Lingården Äldreboende Lenhovda
translated from the Tagalog by Luisa A. Igloria
(home for the elderly, Lenhovda)
My sister Mimi tells me,
many of the elderly she cares for
often get dressed and pack
as if they are about to go on a journey.
One of them wears his sandals backwards.
Another has put on her make-up, but unevenly.
When asked what they are planning to do,
they say they are going to Järnvägen Station
and are in a great hurry
so they won’t be left behind by the train.
But that train station at Lenhovda
has been closed for almost half a century.

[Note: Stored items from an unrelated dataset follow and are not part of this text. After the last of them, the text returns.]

[src/rtl/cp0_except_unit.sv]
// rtl/cp0_except_unit.sv - MEM-stage CP0 register file and exception arbiter.
// Optional timer (Count/Compare, timer interrupt) enabled by defining CP0_TIMER_EN.
module cp0_except_unit #(
  parameter logic [31:0] PRID       = 32'h0000_4220,
  parameter logic [31:0] CONFIG     = 32'h0000_0000,
  parameter int          COUNT_LOG2 = 1
) (
  input  logic        clk,
  input  logic        rst,
  input  logic        flush_i,
  input  logic        mem_valid_i,
  input  logic [31:0] mem_pc_i,
  input  logic        mem_in_ds_i,
  input  logic [31:0] mem_addr_i,
  input  logic [8:0]  mem_exc_i,
  input  logic        cp0_we_i,
  input  logic [4:0]  cp0_waddr_i,
  input  logic [31:0] cp0_wdata_i,
  input  logic [4:0]  cp0_raddr_i,
  input  logic [5:0]  int_i,
  output logic [31:0] cp0_rdata_o,
  output logic [31:0] excepttype_o,
  output logic [31:0] cp0_epc_o,
  output logic [31:0] status_o,
  output logic [31:0] cause_o,
  output logic        timer_int_o
);

  localparam logic [31:0] STATUS_RST  = 32'h0040_0000;
  localparam logic [31:0] STATUS_MASK = 32'h0000_ff03;

  typedef enum logic [1:0] {BV_NONE, BV_PC, BV_ADDR} bv_src_e;

  logic [31:0] status, cause, epc, badvaddr, count, compare;
  logic        timer_int;
  logic        take, int_pend, exc_commit, eret_commit, wr_ok;
  logic [31:0] et;
  logic [4:0]  exc_code;
  bv_src_e     bv_src;

  assign take     = mem_valid_i & ~flush_i;
  assign int_pend = status[0] & ~status[1] & (|(cause[15:8] & status[15:8]));

  always_comb begin
    et     = 32'h0;
    bv_src = BV_NONE;
    if (rst && take) begin
      if (int_pend)          et = 32'h1;
      else if (mem_exc_i[0]) begin et = 32'h4; bv_src = BV_PC; end
      else if (mem_exc_i[1]) et = 32'ha;
      else if (mem_exc_i[2]) et = 32'hc;
      else if (mem_exc_i[3]) et = 32'hd;
      else if (mem_exc_i[4]) et = 32'h8;
      else if (mem_exc_i[5]) et = 32'h9;
      else if (mem_exc_i[6]) begin et = 32'h4; bv_src = BV_ADDR; end
      else if (mem_exc_i[7]) begin et = 32'h5; bv_src = BV_ADDR; end
      else if (mem_exc_i[8]) et = 32'he;
    end
  end

  // Except for interrupts, the ExcCode equals the low bits of the excepttype code.
  assign exc_code    = (et == 32'h1) ? 5'd0 : et[4:0];
  assign exc_commit  = (et != 32'h0) && (et != 32'he);
  assign eret_commit = (et == 32'he);
  assign wr_ok       = cp0_we_i && (et == 32'h0);

  always_ff @(posedge clk or negedge rst) begin
    if (!rst) begin
      status   <= STATUS_RST;
      cause    <= 32'h0;
      epc      <= 32'h0;
      badvaddr <= 32'h0;
    end else begin
      cause[15:10] <= {int_i[5] | timer_int, int_i[4:0]};
      if (exc_commit) begin
        if (!status[1]) begin
          epc       <= mem_in_ds_i ? mem_pc_i - 32'd4 : mem_pc_i;
          cause[31] <= mem_in_ds_i;
        end
        status[1]  <= 1'b1;
        cause[6:2] <= exc_code;
        if (bv_src == BV_PC)        badvaddr <= mem_pc_i;
        else if (bv_src == BV_ADDR) badvaddr <= mem_addr_i;
      end else if (eret_commit) begin
        status[1] <= 1'b0;
      end else if (wr_ok) begin
        case (cp0_waddr_i)
          5'd12:   status     <= (status & ~STATUS_MASK) | (cp0_wdata_i & STATUS_MASK);
          5'd13:   cause[9:8] <= cp0_wdata_i[9:8];
          5'd14:   epc        <= cp0_wdata_i;
          default: ;
        endcase
      end
    end
  end

`ifdef CP0_TIMER_EN
  localparam int TW = (COUNT_LOG2 > 0) ? COUNT_LOG2 : 1;
  logic [TW-1:0] tick;
  logic          tick_wrap;

  assign tick_wrap = (COUNT_LOG2 == 0) || (tick == {TW{1'b1}});

  always_ff @(posedge clk or negedge rst) begin
    if (!rst) begin
      count     <= 32'h0;
      compare   <= 32'h0;
      tick      <= '0;
      timer_int <= 1'b0;
    end else begin
      if (wr_ok && cp0_waddr_i == 5'd9) begin
        count <= cp0_wdata_i;
        tick  <= '0;
      end else begin
        tick <= tick + 1'b1;
        if (tick_wrap) count <= count + 32'd1;
      end
      // A Compare write acknowledges the timer and beats a same-cycle match.
      if (wr_ok && cp0_waddr_i == 5'd11) begin
        compare   <= cp0_wdata_i;
        timer_int <= 1'b0;
      end else if (compare != 32'h0 && count == compare) begin
        timer_int <= 1'b1;
      end
    end
  end
`else
  assign count     = 32'h0;
  assign compare   = 32'h0;
  assign timer_int = 1'b0;
`endif

  always_comb begin
    cp0_rdata_o = 32'h0;
    case (cp0_raddr_i)
      5'd8:    cp0_rdata_o = badvaddr;
      5'd9:    cp0_rdata_o = count;
      5'd11:   cp0_rdata_o = compare;
      5'd12:   cp0_rdata_o = status;
      5'd13:   cp0_rdata_o = cause;
      5'd14:   cp0_rdata_o = epc;
      5'd15:   cp0_rdata_o = PRID;
      5'd16:   cp0_rdata_o = CONFIG;
      default: cp0_rdata_o = 32'h0;
    endcase
  end

  assign excepttype_o = et;
  assign cp0_epc_o    = (cp0_we_i && cp0_waddr_i == 5'd14) ? cp0_wdata_i : epc;
  assign status_o     = status;
  assign cause_o      = cause;
  assign timer_int_o  = timer_int;

endmodule
### src/rtl/gn_stat_ctrl.sv
// Group-norm statistics controller: counts samples into groups and hands mean/variance to the normalizer.
module gn_stat_ctrl
    import gn_pkg::*;
#(
    parameter int DATA_WIDTH       = 8,
    parameter int IMG_WIDTH        = 8,
    parameter int IMG_HEIGHT       = 8,
    parameter int CHANNEL_NUM      = 64,
    parameter int CHANNEL_IN_GROUP = 16,
    localparam int GROUP_NUM       = CHANNEL_NUM / CHANNEL_IN_GROUP,
    localparam int GW              = (GROUP_NUM > 1) ? $clog2(GROUP_NUM) : 1
) (
    input  logic                            clk,
    input  logic                            reset,
    input  logic                            end_of_frame,
    input  logic                            in_valid,
    output logic                            in_ready,
    input  logic [DATA_WIDTH-1:0]           in_data,
    output logic                            cfg_valid,
    input  logic                            cfg_ready,
    output logic [GW-1:0]                   cfg_group,
    output logic [DATA_WIDTH-1:0]           cfg_mean,
    output logic [varWidth(DATA_WIDTH)-1:0] cfg_var,
    output logic                            frame_done,
    output logic                            frame_err
);

    localparam int N       = IMG_WIDTH * IMG_HEIGHT * CHANNEL_IN_GROUP;
    localparam int GRP_L2N = $clog2(N);

    if (!isPow2(N) || (GRP_L2N < 1)) begin : g_bad_group_size
        $error("gn_stat_ctrl: samples per group must be a power of two of at least 2");
    end
    if ((GROUP_NUM < 1) || ((CHANNEL_NUM % CHANNEL_IN_GROUP) != 0)) begin : g_bad_group_count
        $error("gn_stat_ctrl: CHANNEL_NUM must be a non-zero multiple of CHANNEL_IN_GROUP");
    end

    state_t             state_q;
    logic [GRP_L2N-1:0] cnt_q;
    logic [GW-1:0]      group_q;
    logic               cfg_valid_q;
    logic               frame_done_q;
    logic               frame_err_q;

    logic accept;
    logic lastSample;
    logic lastGroup;
    logic eofError;
    logic accEn;
    logic accClear;
    logic calcEn;

    // Handshake and termination decode shared by the FSM and the accumulator.
    always_comb begin
        in_ready   = !reset && ((state_q == ST_IDLE) || (state_q == ST_ACCUM));
        accept     = in_valid && in_ready;
        lastSample = &cnt_q;
        lastGroup  = (group_q == GW'(GROUP_NUM - 1));
        eofError   = (state_q == ST_ACCUM) && end_of_frame &&
                     !(accept && lastSample && lastGroup);
        accEn      = accept && !eofError;
        accClear   = eofError || ((state_q == ST_EMIT) && cfg_ready);
        calcEn     = (state_q == ST_CALC);
    end

    // Frame sequencing: accumulate a group, reduce it, present it, then advance or finish the frame.
    always_ff @(posedge clk) begin
        if (reset) begin
            state_q      <= ST_IDLE;
            cnt_q        <= '0;
            group_q      <= '0;
            cfg_valid_q  <= 1'b0;
            frame_done_q <= 1'b0;
            frame_err_q  <= 1'b0;
        end else begin
            frame_done_q <= 1'b0;
            frame_err_q  <= 1'b0;
            case (state_q)
                ST_IDLE: begin
                    if (accept) begin
                        cnt_q   <= cnt_q + GRP_L2N'(1);
                        state_q <= ST_ACCUM;
                    end
                end
                ST_ACCUM: begin
                    if (eofError) begin
                        cnt_q       <= '0;
                        group_q     <= '0;
                        frame_err_q <= 1'b1;
                        state_q     <= ST_IDLE;
                    end else if (accept) begin
                        cnt_q <= cnt_q + GRP_L2N'(1);
                        if (lastSample) begin
                            state_q <= ST_CALC;
                        end
                    end
                end
                ST_CALC: begin
                    cfg_valid_q <= 1'b1;
                    state_q     <= ST_EMIT;
                end
                ST_EMIT: begin
                    if (cfg_ready) begin
                        cfg_valid_q <= 1'b0;
                        if (lastGroup) begin
                            frame_done_q <= 1'b1;
                            state_q      <= ST_DONE;
                        end else begin
                            group_q <= group_q + GW'(1);
                            state_q <= ST_ACCUM;
                        end
                    end
                end
                ST_DONE: begin
                    group_q <= '0;
                    state_q <= ST_IDLE;
                end
                default: begin
                    state_q <= ST_IDLE;
                end
            endcase
        end
    end

    gn_stat_acc #(
        .DATA_WIDTH (DATA_WIDTH),
        .LOG2N_P    (GRP_L2N)
    ) u_acc (
        .clk       (clk),
        .reset     (reset),
        .clear_i   (accClear),
        .acc_en_i  (accEn),
        .data_i    (in_data),
        .calc_en_i (calcEn),
        .mean_o    (cfg_mean),
        .var_o     (cfg_var)
    );

    assign cfg_valid  = cfg_valid_q;
    assign cfg_group  = group_q;
    assign frame_done = frame_done_q;
    assign frame_err  = frame_err_q;

endmodule
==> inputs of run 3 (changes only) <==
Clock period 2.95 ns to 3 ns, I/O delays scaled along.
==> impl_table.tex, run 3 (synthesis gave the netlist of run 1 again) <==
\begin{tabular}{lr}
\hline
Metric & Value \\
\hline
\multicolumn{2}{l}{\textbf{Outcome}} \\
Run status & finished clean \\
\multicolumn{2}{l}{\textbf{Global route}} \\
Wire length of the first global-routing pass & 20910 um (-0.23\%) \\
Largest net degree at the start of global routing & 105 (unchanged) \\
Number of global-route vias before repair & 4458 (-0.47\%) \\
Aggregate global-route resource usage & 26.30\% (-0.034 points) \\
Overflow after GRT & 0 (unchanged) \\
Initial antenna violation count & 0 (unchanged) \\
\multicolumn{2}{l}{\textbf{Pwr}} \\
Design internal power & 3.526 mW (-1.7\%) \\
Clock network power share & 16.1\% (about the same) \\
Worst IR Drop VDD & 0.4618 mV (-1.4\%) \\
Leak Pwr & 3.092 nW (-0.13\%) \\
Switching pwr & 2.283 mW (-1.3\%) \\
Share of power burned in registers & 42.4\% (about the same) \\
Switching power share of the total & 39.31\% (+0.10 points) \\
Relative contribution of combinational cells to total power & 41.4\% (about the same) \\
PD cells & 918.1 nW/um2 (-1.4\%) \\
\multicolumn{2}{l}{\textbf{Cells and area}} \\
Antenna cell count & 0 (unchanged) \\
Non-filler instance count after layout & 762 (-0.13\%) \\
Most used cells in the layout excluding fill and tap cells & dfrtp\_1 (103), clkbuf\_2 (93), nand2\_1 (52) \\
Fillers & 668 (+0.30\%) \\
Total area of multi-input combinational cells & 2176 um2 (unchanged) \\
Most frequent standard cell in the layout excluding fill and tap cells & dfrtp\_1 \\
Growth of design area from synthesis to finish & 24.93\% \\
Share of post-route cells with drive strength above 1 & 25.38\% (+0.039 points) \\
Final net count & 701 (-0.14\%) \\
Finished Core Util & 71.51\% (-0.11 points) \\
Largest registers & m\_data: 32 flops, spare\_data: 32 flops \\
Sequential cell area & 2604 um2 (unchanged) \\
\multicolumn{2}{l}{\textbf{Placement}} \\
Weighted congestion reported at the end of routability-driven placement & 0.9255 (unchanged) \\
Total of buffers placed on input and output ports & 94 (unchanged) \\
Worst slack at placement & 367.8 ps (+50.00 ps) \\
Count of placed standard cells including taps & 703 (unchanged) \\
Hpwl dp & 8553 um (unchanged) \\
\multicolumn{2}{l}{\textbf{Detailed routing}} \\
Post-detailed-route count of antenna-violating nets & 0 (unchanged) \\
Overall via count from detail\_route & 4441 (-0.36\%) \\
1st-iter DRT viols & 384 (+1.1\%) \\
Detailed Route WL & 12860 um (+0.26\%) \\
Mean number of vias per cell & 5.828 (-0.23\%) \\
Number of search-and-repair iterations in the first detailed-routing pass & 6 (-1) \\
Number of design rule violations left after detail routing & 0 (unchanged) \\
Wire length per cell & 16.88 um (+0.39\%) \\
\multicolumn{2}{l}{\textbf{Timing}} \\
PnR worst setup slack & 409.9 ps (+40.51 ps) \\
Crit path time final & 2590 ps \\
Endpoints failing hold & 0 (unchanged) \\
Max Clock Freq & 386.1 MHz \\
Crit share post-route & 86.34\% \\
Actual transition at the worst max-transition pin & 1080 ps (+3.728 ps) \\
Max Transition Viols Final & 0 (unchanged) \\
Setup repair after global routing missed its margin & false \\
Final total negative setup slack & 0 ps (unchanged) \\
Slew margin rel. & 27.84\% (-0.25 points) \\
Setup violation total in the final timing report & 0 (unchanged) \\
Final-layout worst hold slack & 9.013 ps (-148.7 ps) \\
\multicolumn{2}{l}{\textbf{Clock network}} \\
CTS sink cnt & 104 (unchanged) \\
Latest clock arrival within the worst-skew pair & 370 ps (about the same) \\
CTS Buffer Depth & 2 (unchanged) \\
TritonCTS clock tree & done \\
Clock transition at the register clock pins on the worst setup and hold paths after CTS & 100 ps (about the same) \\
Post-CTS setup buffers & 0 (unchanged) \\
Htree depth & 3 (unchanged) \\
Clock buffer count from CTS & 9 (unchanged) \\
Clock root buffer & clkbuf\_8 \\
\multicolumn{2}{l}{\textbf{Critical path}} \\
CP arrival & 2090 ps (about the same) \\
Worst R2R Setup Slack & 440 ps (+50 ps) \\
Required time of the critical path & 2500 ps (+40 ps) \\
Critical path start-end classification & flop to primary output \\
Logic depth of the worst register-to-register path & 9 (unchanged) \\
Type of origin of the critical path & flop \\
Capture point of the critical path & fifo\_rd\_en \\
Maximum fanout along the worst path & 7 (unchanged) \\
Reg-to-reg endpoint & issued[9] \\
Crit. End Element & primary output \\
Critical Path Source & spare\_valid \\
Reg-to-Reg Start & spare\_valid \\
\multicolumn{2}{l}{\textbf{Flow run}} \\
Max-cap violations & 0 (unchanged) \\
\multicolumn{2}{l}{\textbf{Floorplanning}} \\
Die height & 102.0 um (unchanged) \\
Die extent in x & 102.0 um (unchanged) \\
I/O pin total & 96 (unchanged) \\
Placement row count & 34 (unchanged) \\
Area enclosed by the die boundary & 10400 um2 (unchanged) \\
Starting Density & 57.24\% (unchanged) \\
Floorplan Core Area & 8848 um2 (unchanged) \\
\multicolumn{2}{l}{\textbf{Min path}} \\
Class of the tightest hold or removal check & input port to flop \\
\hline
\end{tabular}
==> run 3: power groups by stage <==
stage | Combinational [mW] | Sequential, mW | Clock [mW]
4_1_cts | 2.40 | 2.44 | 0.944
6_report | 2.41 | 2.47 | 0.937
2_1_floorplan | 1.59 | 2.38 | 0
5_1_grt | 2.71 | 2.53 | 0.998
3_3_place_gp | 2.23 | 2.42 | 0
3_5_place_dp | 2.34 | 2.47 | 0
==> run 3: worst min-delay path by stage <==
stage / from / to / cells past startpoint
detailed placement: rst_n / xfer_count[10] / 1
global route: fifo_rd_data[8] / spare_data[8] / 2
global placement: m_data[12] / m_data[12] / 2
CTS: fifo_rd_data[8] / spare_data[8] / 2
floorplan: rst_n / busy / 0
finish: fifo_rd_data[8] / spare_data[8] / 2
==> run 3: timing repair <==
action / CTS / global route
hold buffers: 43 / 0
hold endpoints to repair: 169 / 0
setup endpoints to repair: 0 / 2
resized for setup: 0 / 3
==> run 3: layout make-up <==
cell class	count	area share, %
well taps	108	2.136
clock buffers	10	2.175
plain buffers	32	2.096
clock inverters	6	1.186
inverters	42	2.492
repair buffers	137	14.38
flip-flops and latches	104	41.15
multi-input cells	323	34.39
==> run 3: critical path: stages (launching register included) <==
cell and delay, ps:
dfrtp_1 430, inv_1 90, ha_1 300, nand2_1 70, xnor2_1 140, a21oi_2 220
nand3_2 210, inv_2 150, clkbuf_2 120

Even the train tracks are gone.
Back then, this was where you could get a ride
to the cities of Växjö or Kalmar.
The train station they see in their minds
is now just one wide parking lot
for the workers in a factory
where expensive windows are made.
Lingården Äldreboende Lenhovda
Kinuwento sa akin ng kapatid kong si Mimi,
marami sa matatandang inaalagaan nila
ay maaabutan na lamang nilang
nakabihis at nakapag-empake na.
Yung isa nga raw baligtad pa ang sandals.
Mayroon ding hindi pantay ang meyk-ap.
Kapag tinanong kung ano ang gagawin nila,
sasagot silang pupunta raw ng Järnvägen Station
at kailangang magmadali
dahil baka maiwanan sila ng tren.
Ngunit mahigit kalahating siglo na nagsara
ang estasyon ng tren sa Lenhovda.
Kahit nga ang riles wala na rin.
Dito maaaring sumakay noon
patungo sa mga lungsod ng Växjö o Kalmar.
Ang nakikita nilang estasyon sa kanilang isipan,
isa nang malawak na parkingan ngayon
ng mga nagtatrabaho sa pagawaan
ng mga mamahaling bintana.
Copyright © 2025 by John Iremil Teodoro. Originally published in Poem-a-Day on September 20, 2025, by the Academy of American Poets.
“Given that the Philippines is an archipelago, its artists and writers have long pondered flux and change alongside the meanings of home and belonging. I’ve known John Iremil Teodoro for more than thirty years now. A multilingual poet, critic, educator, and translator, he manifests in his own life and practice some of the conditions of diaspora resulting from the Philippines’ histories of colonization. He was born and raised in [San Jose de Buenavista, Antique, on Panay Island in the central Philippines]. His father was an international ship captain, and his mother a housewife. ‘Lingården Äldreboende Lenhovda’ is part of a new poetry collection exploring what it means to travel outside of oneself.”